Are all modern stock sleds compliant?


----------



## tgafish (Jan 19, 2001)

Zorba said:


> Are all modern stock sleds compliant?


Yes. The reason the rule exists is because of loud aftermarket exhaust systems


----------



## droptine989 (Oct 14, 2012)

You could hear my 800 triple at bouy 1 and 2 when I was at the island on saginaw bay lok


----------



## MossyHorns (Apr 14, 2011)

Zorba said:


> Are all modern stock sleds compliant?


Not necessarily! The 99 Polaris XC700 I had was stock and it was very loud. I don't think it would pass. I heard that some people with brand new machines failed the test last year in the UP. The problem with the test is that it can't be done very scientificly in the field. I think it could be fought in court if you had a stock sled from any year.

The only true way to test the sound is by using a calibrated dB meter. The apps won't be accurate.


----------



## MossyHorns (Apr 14, 2011)

dead short said:


> Try to get a CO with a sound meter to test it for you....on the trailer.


Testing it on the trailer would not be accurate, because it's supposed to be on the snow/ground. The trailer deck may increase the dB reading.


----------



## dead short (Sep 15, 2009)

Yeah... I guess that could affect it a little. Just don't wanna get checked running the trail. Can't print the SAE Standard for measurement.....it costs $76.


----------



## DirtySteve (Apr 9, 2006)

MossyHorns said:


> Testing it on the trailer would not be accurate, because it's supposed to be on the snow/ground. The trailer deck may increase the dB reading.

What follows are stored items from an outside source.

File: config.mk
export PLATFORM = sky130hd
export DESIGN_NAME = decoder_arbiter
export DESIGN_NICKNAME = d
export VERILOG_FILES = /design/src/rtl/decoder_arbiter.sv
export SDC_FILE = /design/constraint.sdc
export NUM_CORES = 1
export LEC_CHECK = 0
export ABC_AREA = 1
export BUFFER_PORTS_ARGS = -buffer_cell sky130_fd_sc_hd__buf_2
export CAP_MARGIN = 30
export CORE_MARGIN = 2
export CORE_UTILIZATION = 49
export DETAILED_ROUTE_END_ITERATION = 7
export GPL_ROUTABILITY_DRIVEN = 0
export PLACE_DENSITY_LB_ADDON = 0.08
export SETUP_SLACK_MARGIN = 0.5
export SLEW_MARGIN = 20
export SYNTH_ARGS = -nofsm -noshare
export SYNTH_HDL_FRONTEND = slang
export SYNTH_SLANG_ARGS = --single-unit
export TNS_END_PERCENT = 1
File: constraint.sdc
create_clock -name clock -period 2.2 [get_ports clock]
set_clock_uncertainty 0.05 [all_clocks]
set_input_delay 0.22 -clock clock [delete_from_list [all_inputs] [get_ports clock]]
set_output_delay 0.22 -clock clock [all_outputs]
set_load 0.1 [all_outputs]
[config.mk]
export PLATFORM = sky130hd
export DESIGN_NAME = sort_batch_ctrl
export DESIGN_NICKNAME = d
export VERILOG_FILES = /design/src/rtl/sort_batch_ctrl.sv
export SDC_FILE = /design/constraint.sdc
export NUM_CORES = 1
export LEC_CHECK = 0
export BUFFER_PORTS_ARGS = -buffer_cell sky130_fd_sc_hd__buf_2
export CORE_AREA = 2 2 213 215
export CTS_CLUSTER_DIAMETER = 50
export DETAILED_ROUTE_END_ITERATION = 6
export DIE_AREA = 0 0 215 217
export MAX_ROUTING_LAYER = met4
export PLACE_DENSITY = 0.77
export RECOVER_POWER = 100
export SYNTH_ARGS = -nofsm -noshare
export SYNTH_HDL_FRONTEND = slang
export SYNTH_SLANG_ARGS = --single-unit
[constraint.sdc]
create_clock -name clk -period 11.77 [get_ports clk]
set_input_delay 0 -clock clk [delete_from_list [all_inputs] [get_ports clk]]
set_output_delay 0 -clock clk [all_outputs]
set_load 0.03 [all_outputs]
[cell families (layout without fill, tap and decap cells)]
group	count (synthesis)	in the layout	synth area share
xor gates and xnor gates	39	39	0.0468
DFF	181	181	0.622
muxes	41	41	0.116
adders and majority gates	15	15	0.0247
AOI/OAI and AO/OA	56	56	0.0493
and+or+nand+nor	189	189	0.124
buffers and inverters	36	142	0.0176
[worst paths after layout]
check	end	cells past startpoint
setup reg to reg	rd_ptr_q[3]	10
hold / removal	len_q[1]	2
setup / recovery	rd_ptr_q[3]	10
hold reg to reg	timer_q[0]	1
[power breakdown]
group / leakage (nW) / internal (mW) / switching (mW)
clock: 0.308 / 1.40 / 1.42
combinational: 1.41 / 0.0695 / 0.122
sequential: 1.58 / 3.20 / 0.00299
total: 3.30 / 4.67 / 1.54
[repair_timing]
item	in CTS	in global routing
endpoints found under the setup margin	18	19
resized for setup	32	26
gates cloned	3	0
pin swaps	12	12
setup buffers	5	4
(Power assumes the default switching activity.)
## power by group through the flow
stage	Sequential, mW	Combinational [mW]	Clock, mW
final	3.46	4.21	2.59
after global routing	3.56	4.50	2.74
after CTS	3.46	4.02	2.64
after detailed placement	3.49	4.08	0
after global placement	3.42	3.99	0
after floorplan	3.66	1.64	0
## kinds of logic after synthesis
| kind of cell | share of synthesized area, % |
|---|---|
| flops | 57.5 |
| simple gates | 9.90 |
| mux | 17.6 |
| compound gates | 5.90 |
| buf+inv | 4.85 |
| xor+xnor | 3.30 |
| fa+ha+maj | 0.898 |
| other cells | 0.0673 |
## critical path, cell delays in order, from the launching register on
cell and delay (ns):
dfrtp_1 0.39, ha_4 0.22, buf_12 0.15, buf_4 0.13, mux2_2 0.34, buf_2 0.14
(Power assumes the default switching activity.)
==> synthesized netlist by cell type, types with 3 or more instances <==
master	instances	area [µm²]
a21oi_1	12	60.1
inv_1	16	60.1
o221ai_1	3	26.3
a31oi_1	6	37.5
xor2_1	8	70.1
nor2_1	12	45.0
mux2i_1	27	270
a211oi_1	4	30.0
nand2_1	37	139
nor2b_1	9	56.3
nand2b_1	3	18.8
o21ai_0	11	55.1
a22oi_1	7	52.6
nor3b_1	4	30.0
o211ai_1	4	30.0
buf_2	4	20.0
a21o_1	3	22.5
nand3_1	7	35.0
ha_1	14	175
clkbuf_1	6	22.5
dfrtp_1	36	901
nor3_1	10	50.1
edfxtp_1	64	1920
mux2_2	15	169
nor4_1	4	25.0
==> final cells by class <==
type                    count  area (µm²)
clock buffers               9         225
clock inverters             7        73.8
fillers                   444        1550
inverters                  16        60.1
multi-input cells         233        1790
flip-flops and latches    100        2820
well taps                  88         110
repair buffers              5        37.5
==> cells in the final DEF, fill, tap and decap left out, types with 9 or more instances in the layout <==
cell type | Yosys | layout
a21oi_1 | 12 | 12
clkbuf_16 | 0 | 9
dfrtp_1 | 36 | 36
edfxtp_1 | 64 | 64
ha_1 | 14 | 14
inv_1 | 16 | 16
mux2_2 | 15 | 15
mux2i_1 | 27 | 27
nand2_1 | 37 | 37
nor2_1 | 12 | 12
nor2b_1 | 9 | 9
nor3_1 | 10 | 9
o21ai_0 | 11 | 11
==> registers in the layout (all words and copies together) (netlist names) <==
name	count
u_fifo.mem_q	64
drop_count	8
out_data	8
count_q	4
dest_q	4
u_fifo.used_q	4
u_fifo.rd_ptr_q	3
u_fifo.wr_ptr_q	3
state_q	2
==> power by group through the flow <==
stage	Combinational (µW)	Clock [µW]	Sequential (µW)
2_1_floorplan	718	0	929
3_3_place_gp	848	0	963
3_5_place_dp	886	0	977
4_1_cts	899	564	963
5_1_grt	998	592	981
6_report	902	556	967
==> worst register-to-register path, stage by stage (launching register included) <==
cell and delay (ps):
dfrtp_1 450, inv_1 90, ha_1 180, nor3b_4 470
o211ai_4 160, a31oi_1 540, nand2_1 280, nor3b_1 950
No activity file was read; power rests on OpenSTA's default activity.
$ cat src/rtl/pipe_pkg.sv
// Shared pipeline constants: NOOP control word, control-bit indices, ALU op codes.
package pipe_pkg;

    localparam logic [15:0] NOOP_MUXCTRL = 16'h0000;
    localparam logic [2:0]  NOOP_MEMCTRL = 3'b000;
    localparam logic [4:0]  NOOP_ALUCTRL = 5'b01101;

    localparam int MEM_REGWR = 0;
    localparam int MEM_WR    = 1;
    localparam int MEM_RD    = 2;

    localparam int IMM_SRC0   = 0;
    localparam int IMM_SRC1   = 1;
    localparam int ALU_SRC    = 2;
    localparam int REG_DST0   = 3;
    localparam int REG_DST1   = 4;
    localparam int MEM_TO_REG = 5;
    localparam int SHIFT_SRC  = 6;
    localparam int JUMP       = 7;
    localparam int JAL        = 8;
    localparam int JR         = 9;
    localparam int BRANCH     = 10;

    localparam logic [4:0] ALU_AND = 5'b00000;
    localparam logic [4:0] ALU_OR  = 5'b00001;
    localparam logic [4:0] ALU_ADD = 5'b00010;
    localparam logic [4:0] ALU_XOR = 5'b00011;
    localparam logic [4:0] ALU_SLL = 5'b00100;
    localparam logic [4:0] ALU_SRL = 5'b00101;
    localparam logic [4:0] ALU_SUB = 5'b00110;
    localparam logic [4:0] ALU_SLT = 5'b00111;
    localparam logic [4:0] ALU_NOP = NOOP_ALUCTRL;

    typedef struct packed {
        logic [15:0] muxctrl;
        logic [2:0]  memctrl;
        logic [4:0]  aluctrl;
    } ctrl_t;

    localparam ctrl_t NOOP_CTRL = '{muxctrl: NOOP_MUXCTRL, memctrl: NOOP_MEMCTRL, aluctrl: NOOP_ALUCTRL};

    // A load is the only producer whose result is late enough to need a bubble.
    function automatic logic is_load(input logic [2:0] memctrl);
        return memctrl[MEM_RD] & memctrl[MEM_REGWR];
    endfunction

endpackage

$ cat src/rtl/id_ex_stage_if.sv
// Decode-to-execute bundle: ID-side operands/controls in, EX register and stall out.
interface id_ex_stage_if #(
    parameter int DW   = 32,
    parameter int RW   = 5,
    parameter int CNTW = 16
);
    logic            id_valid;
    logic [15:0]     id_muxctrl;
    logic [2:0]      id_memctrl;
    logic [4:0]      id_aluctrl;
    logic [RW-1:0]   id_rs, id_rt, id_dest;
    logic            id_uses_rs, id_uses_rt;
    logic [DW-1:0]   id_rdata1, id_rdata2, id_imm, id_pc;
    logic [4:0]      id_shamt;
    logic            flush, hold;

    logic            stall;
    logic            ex_valid;
    logic [15:0]     ex_muxctrl;
    logic [2:0]      ex_memctrl;
    logic [4:0]      ex_aluctrl;
    logic [RW-1:0]   ex_rs, ex_rt, ex_dest;
    logic [DW-1:0]   ex_rdata1, ex_rdata2, ex_imm, ex_pc;
    logic [4:0]      ex_shamt;
    logic [CNTW-1:0] bubble_count, stall_count;

    modport master (
        output id_valid, id_muxctrl, id_memctrl, id_aluctrl, id_rs, id_rt, id_dest,
               id_uses_rs, id_uses_rt, id_rdata1, id_rdata2, id_imm, id_pc, id_shamt,
               flush, hold,
        input  stall, ex_valid, ex_muxctrl, ex_memctrl, ex_aluctrl, ex_rs, ex_rt, ex_dest,
               ex_rdata1, ex_rdata2, ex_imm, ex_pc, ex_shamt, bubble_count, stall_count
    );

    modport slave (
        input  id_valid, id_muxctrl, id_memctrl, id_aluctrl, id_rs, id_rt, id_dest,
               id_uses_rs, id_uses_rt, id_rdata1, id_rdata2, id_imm, id_pc, id_shamt,
               flush, hold,
        output stall, ex_valid, ex_muxctrl, ex_memctrl, ex_aluctrl, ex_rs, ex_rt, ex_dest,
               ex_rdata1, ex_rdata2, ex_imm, ex_pc, ex_shamt, bubble_count, stall_count
    );
endinterface

$ cat src/rtl/id_ex_stage_hazard_detect.sv
// Load-use hazard check of the ID instruction against the load sitting in EX.
module hazard_detect #(
    parameter int RW = 5
) (
    input  logic          ex_valid_i,
    input  logic          ex_load_i,
    input  logic [RW-1:0] ex_dest_i,
    input  logic          id_valid_i,
    input  logic [RW-1:0] id_rs_i,
    input  logic [RW-1:0] id_rt_i,
    input  logic          id_uses_rs_i,
    input  logic          id_uses_rt_i,
    output logic          hazard_o
);
    logic rs_match, rt_match;

    assign rs_match = id_uses_rs_i && (ex_dest_i == id_rs_i);
    assign rt_match = id_uses_rt_i && (ex_dest_i == id_rt_i);

    // r0 is hardwired zero, so a load targeting it never produces a value.
    assign hazard_o = ex_valid_i && ex_load_i && (ex_dest_i != '0) && id_valid_i
                      && (rs_match || rt_match);
endmodule
===== config.mk =====
export PLATFORM = sky130hd
export DESIGN_NAME = mult_div_unit
export DESIGN_NICKNAME = d
export VERILOG_FILES = /design/src/rtl/mdu_pkg.sv /design/src/rtl/mult_div_unit.sv
export SDC_FILE = /design/constraint.sdc
export NUM_CORES = 1
export LEC_CHECK = 0
export ABC_AREA = 1
export CAP_MARGIN = 20
export CORE_MARGIN = 5
export CORE_UTILIZATION = 55
export CTS_BUF_LIST = sky130_fd_sc_hd__clkbuf_8
export DETAILED_ROUTE_END_ITERATION = 10
export HOLD_SLACK_MARGIN = 0.1
export MAX_ROUTING_LAYER = met4
export PLACE_DENSITY_LB_ADDON = 0.15
export SLEW_MARGIN = 20
export SYNTH_ARGS = -nofsm -noshare
export SYNTH_HDL_FRONTEND = slang
export SYNTH_SLANG_ARGS = --single-unit

===== constraint.sdc =====
create_clock -name clk -period 8.5 [get_ports clk]
set_clock_uncertainty 0.05 [all_clocks]
set_input_delay 0.85 -clock clk [delete_from_list [all_inputs] [get_ports clk]]
set_output_delay 0.85 -clock clk [all_outputs]
set_load 0.05 [all_outputs]

===== src/rtl/mdu_pkg.sv =====
// Shared encodings for the iterative signed multiply/divide unit.
package mdu_pkg;

  localparam int MDU_ITERS = 32;

  localparam logic [1:0] ST_IDLE = 2'd0;
  localparam logic [1:0] ST_RUN  = 2'd1;
  localparam logic [1:0] ST_FIX  = 2'd2;
  localparam logic [1:0] ST_DONE = 2'd3;

  localparam logic OP_MULT = 1'b0;
  localparam logic OP_DIV  = 1'b1;

endpackage


===== src/rtl/mult_div_unit.sv =====
// Sequential signed multiply (shift-add) / divide (restoring) unit sharing one
// adder/subtractor; one bit per cycle on magnitudes, sign fix-up at the end.
module mult_div_unit
  import mdu_pkg::*;
#(
  parameter int WIDTH = MDU_ITERS
) (
  input  logic             clk,
  input  logic             reset,
  input  logic             start,
  input  logic             op,
  input  logic [WIDTH-1:0] a,
  input  logic [WIDTH-1:0] b,
  output logic [WIDTH-1:0] hi,
  output logic [WIDTH-1:0] lo,
  output logic             busy,
  output logic             done,
  output logic             div_zero
);

  localparam int CW = $clog2(WIDTH) + 1;

  logic [1:0]         state;
  logic [CW-1:0]      cnt;
  logic               op_q, sa_q, sb_q, dz_q;
  logic [WIDTH:0]     mag_q;
  logic [2*WIDTH-1:0] acc;

  logic [WIDTH:0]     mag_a, mag_b, add_x;
  logic [WIDTH+1:0]   sum;
  logic               sub;
  logic [2*WIDTH-1:0] prod_fix;
  logic [WIDTH-1:0]   quot_fix, rem_fix;

  // WIDTH+1 bits so that the most negative operand has a representable magnitude.
  function automatic logic [WIDTH:0] magnitude(input logic signed [WIDTH-1:0] v);
    logic signed [WIDTH:0] ext;
    ext = {v[WIDTH-1], v};
    return v[WIDTH-1] ? -ext : ext;
  endfunction

  function automatic logic [WIDTH-1:0] cond_neg(input logic [WIDTH-1:0] v, input logic en);
    return en ? -v : v;
  endfunction

  always_comb begin
    mag_a = magnitude(a);
    mag_b = magnitude(b);
    sub   = (op_q == OP_DIV);
    // DIV compares the shifted partial remainder; MULT adds to the upper half.
    add_x = sub ? acc[2*WIDTH-1:WIDTH-1] : {1'b0, acc[2*WIDTH-1:WIDTH]};
    sum   = {1'b0, add_x} + {1'b0, (sub ? ~mag_q : mag_q)} + {{(WIDTH+1){1'b0}}, sub};
    prod_fix = (sa_q ^ sb_q) ? -acc : acc;
    quot_fix = cond_neg(acc[WIDTH-1:0], sa_q ^ sb_q);
    rem_fix  = cond_neg(acc[2*WIDTH-1:WIDTH], sa_q);
  end

  always_ff @(posedge clk) begin
    if (reset) begin
      state <= ST_IDLE;
      cnt   <= '0;
      dz_q  <= 1'b0;
      hi    <= '0;
      lo    <= '0;
    end else begin
      case (state)
        ST_IDLE: begin
          if (start) begin
            if (op == OP_DIV && b == '0) begin
              dz_q  <= 1'b1;
              state <= ST_DONE;
            end else begin
              op_q  <= op;
              sa_q  <= a[WIDTH-1];
              sb_q  <= b[WIDTH-1];
              mag_q <= (op == OP_DIV) ? mag_b : mag_a;
              acc   <= {{WIDTH{1'b0}}, ((op == OP_DIV) ? mag_a[WIDTH-1:0] : mag_b[WIDTH-1:0])};
              cnt   <= '0;
              state <= ST_RUN;
            end
          end
        end
        ST_RUN: begin
          if (!sub) begin
            acc <= acc[0] ? {sum[WIDTH:0], acc[WIDTH-1:1]} : {1'b0, acc[2*WIDTH-1:1]};
          end else if (sum[WIDTH+1]) begin
            acc <= {sum[WIDTH-1:0], acc[WIDTH-2:0], 1'b1};
          end else begin
            acc <= {acc[2*WIDTH-2:0], 1'b0};
          end
          cnt <= cnt + 1'b1;
          if (cnt == CW'(WIDTH - 1)) state <= ST_FIX;
        end
        ST_FIX: begin
          if (op_q == OP_DIV) begin
            hi <= rem_fix;
            lo <= quot_fix;
          end else begin
            hi <= prod_fix[2*WIDTH-1:WIDTH];
            lo <= prod_fix[WIDTH-1:0];
          end
          state <= ST_DONE;
        end
        default: begin
          dz_q  <= 1'b0;
          state <= ST_IDLE;
        end
      endcase
    end
  end

  assign busy     = (state == ST_RUN) || (state == ST_FIX);
  assign done     = (state == ST_DONE);
  assign div_zero = done && dz_q;

endmodule


# == After elaboration in Yosys (flattened, before gate mapping) ==
# Index checks and enable logic that the tools add are counted.
# word_totals
out_inout_bits,67
word_cells,70
in_bits,68
mem_count,0
regBits,173
mem_bits_ro,0
latchBits,0
ram_bits,0
# classes
multipliers,0
n_div,0
n_eq_ne,8
n_lt_le_gt_ge,0
addsub,8
n_mux,27
bitwise,5
shifts,0
n_reduce_logical,12
# ops
op,count
2-to-1 mux 64 bit,6
2-to-1 mux 33 bit,5
2-to-1 mux 32 bit,5
one-hot mux 64 bit (2 select lines),1
negator 32 -> 33 bit,2
negator 32 bit,2
negator 64 bit,1
adder 33 x 33 -> 34 bit,1
adder 34 x 1 -> 34 bit,1
inverter 33 bit,1
zero test 32 bit,1
2-to-1 mux 6 bit,2
one-hot mux 6 bit (2 select lines),1
"!= test 2 bit, second input constant",4
AND reduction 4 bit,2
"adder 6 x 1 -> 6 bit, second input constant",1
"equality test 6 x 5 -> 1 bit, second input constant",1
2-to-1 mux 2 bit,3
one-hot mux 2 bit (3 select lines),1
AND reduction 3 bit,2
"equality test 2 bit, second input constant",2
inverter 1 bit,3
"equality test 2 x 1 -> 1 bit, second input constant",1
logical AND 1 bit,2
8 further kinds,9

# == Depth between registers and ports, before layout ==
# logic_depth
depth_word,7
mapped_depth,19
depth_no_buf,18

# == Worst setup path before layout ==
# No wires, ideal clock.
# synth_path
path_type,input -> register
startpoint,input port b[1]
endpoint,register acc[0] (enable)
arrival_time_ns,4.475
setup_time_ns,0.489
path_slack_ns,3.486
stages,11
path_buffers,0
t_required_ns,7.961
cell_sequence,inv_1 > ha_1 > inv_1 > nor3_2 > nand2_1 > inv_1 > nand2_1 > nor3_1 > nand2_1 > nand3_2 > nor2_1
# synth_via
elab_chain_cells,4
# synth_rtl
element,line_no,text
start: declaration,mult_div_unit.sv:13,"input logic [WIDTH-1:0] b,"
zero test 32 bit,mult_div_unit.sv:69,if (op == OP_DIV && b == '0) begin
logical AND 1 bit,mult_div_unit.sv:69,
!= test 2 bit (no source line),--,
AND reduction 4 bit (no source line),--,
end signal: assignment,mult_div_unit.sv:77,"acc <= {{WIDTH{1'b0}}, ((op == OP_DIV) ? mag_a[WIDTH-1:0] : mag_b[WIDTH-1:0])};"
end signal: assignment,mult_div_unit.sv:85,"acc <= acc[0] ? {sum[WIDTH:0], acc[WIDTH-1:1]} : {1'b0, acc[2*WIDTH-1:1]};"
end signal: assignment,mult_div_unit.sv:87,"acc <= {sum[WIDTH-1:0], acc[WIDTH-2:0], 1'b1};"
end: declaration,mult_div_unit.sv:27,logic [2*WIDTH-1:0] acc;
# Every way passes these cells.
# A chain may end at the register's enable or synchronous reset.

# == Worst setup path after layout ==
# layout_path
startpoint,register op_q
endpoint,register acc[53] (data pin)
# layout_via
elab_chain_cells,6
word_cells_on_any_way,8
cone_classes,add/sub: 2; mux: 6
# layout_rtl
element,line_no,text
start: declaration,mult_div_unit.sv:25,"logic op_q, sa_q, sb_q, dz_q;"
start signal: assignment,mult_div_unit.sv:73,op_q <= op;
"2-to-1 mux 33 bit, on equally long branches","mult_div_unit.sv:51, mult_div_unit.sv:52",
adder 33 x 33 -> 34 bit,mult_div_unit.sv:52,"sum = {1'b0, add_x} + {1'b0, (sub ? ~mag_q : mag_q)} + {{(WIDTH+1){1'b0}}, sub};"
adder 34 x 1 -> 34 bit,mult_div_unit.sv:52,
"2-to-1 mux 64 bit, on equally long branches","mult_div_unit.sv:85, mult_div_unit.sv:86",
2-to-1 mux 64 bit (*),mult_div_unit.sv:84,if (!sub) begin
one-hot mux 64 bit (2 select lines) (*),mult_div_unit.sv:66,case (state)
end signal: assignment,mult_div_unit.sv:85,
end signal: assignment,mult_div_unit.sv:87,
end signal: assignment,mult_div_unit.sv:89,"acc <= {acc[2*WIDTH-2:0], 1'b0};"
# Mark *: on every way between the ends. The rest lies on a longest branch, timed or not.
<file path="config.mk">
export PLATFORM = sky130hd
export DESIGN_NAME = multicycle_ctrl
export DESIGN_NICKNAME = d
export VERILOG_FILES = /design/src/rtl/multicycle_ctrl.sv
export SDC_FILE = /design/constraint.sdc
export NUM_CORES = 1
export LEC_CHECK = 0
export BUFFER_PORTS_ARGS = -buffer_cell sky130_fd_sc_hd__buf_2
export CAP_MARGIN = 20
export CORE_MARGIN = 2
export CORE_UTILIZATION = 40
export CTS_BUF_LIST = sky130_fd_sc_hd__clkbuf_2
export CTS_CLUSTER_SIZE = 40
export DETAILED_ROUTE_END_ITERATION = 6
export GPL_ROUTABILITY_DRIVEN = 1
export PLACE_DENSITY_LB_ADDON = 0.08
export SYNTH_ARGS = -nofsm -noshare
export SYNTH_HDL_FRONTEND = slang
export SYNTH_SLANG_ARGS = --single-unit
</file>
<file path="constraint.sdc">
create_clock -name clk_i -period 1.57 [get_ports clk_i]
set_input_delay 0.314 -clock clk_i [delete_from_list [all_inputs] [get_ports clk_i]]
set_output_delay 0.314 -clock clk_i [all_outputs]
set_load 0.05 [all_outputs]
</file>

If that is truly the case then on the trailer would be a better place than on the snow.....unless the trailer makes you seem quieter. When it comes to testing you normally test worst case scenarios to ensure you are always compliant. You wouldn't want to get a ticket because you had it tested in the most optimal sceanrio and just barely passed. I wouldn't want to get caught failing the test in town or crossing a bridge etc....


----------



## MossyHorns (Apr 14, 2011)

DirtySteve said:


> If that is truly the case then on the trailer would be a better place than on the snow.....unless the trailer makes you seem quieter. When it comes to testing you normally test worst case scenarios to ensure you are always compliant. You wouldn't want to get a ticket because you had it tested in the most optimal sceanrio and just barely passed. I wouldn't want to get caught failing the test in town or crossing a bridge etc....


Testing it on the trailer would be of little value. The results would me much higher. The test method requires the machine to be tested on snow in an open field and not on pavement or in town. It doesn't matter if your exhaust is 10 dB over the limit while riding on pavement through town or over a bridge. 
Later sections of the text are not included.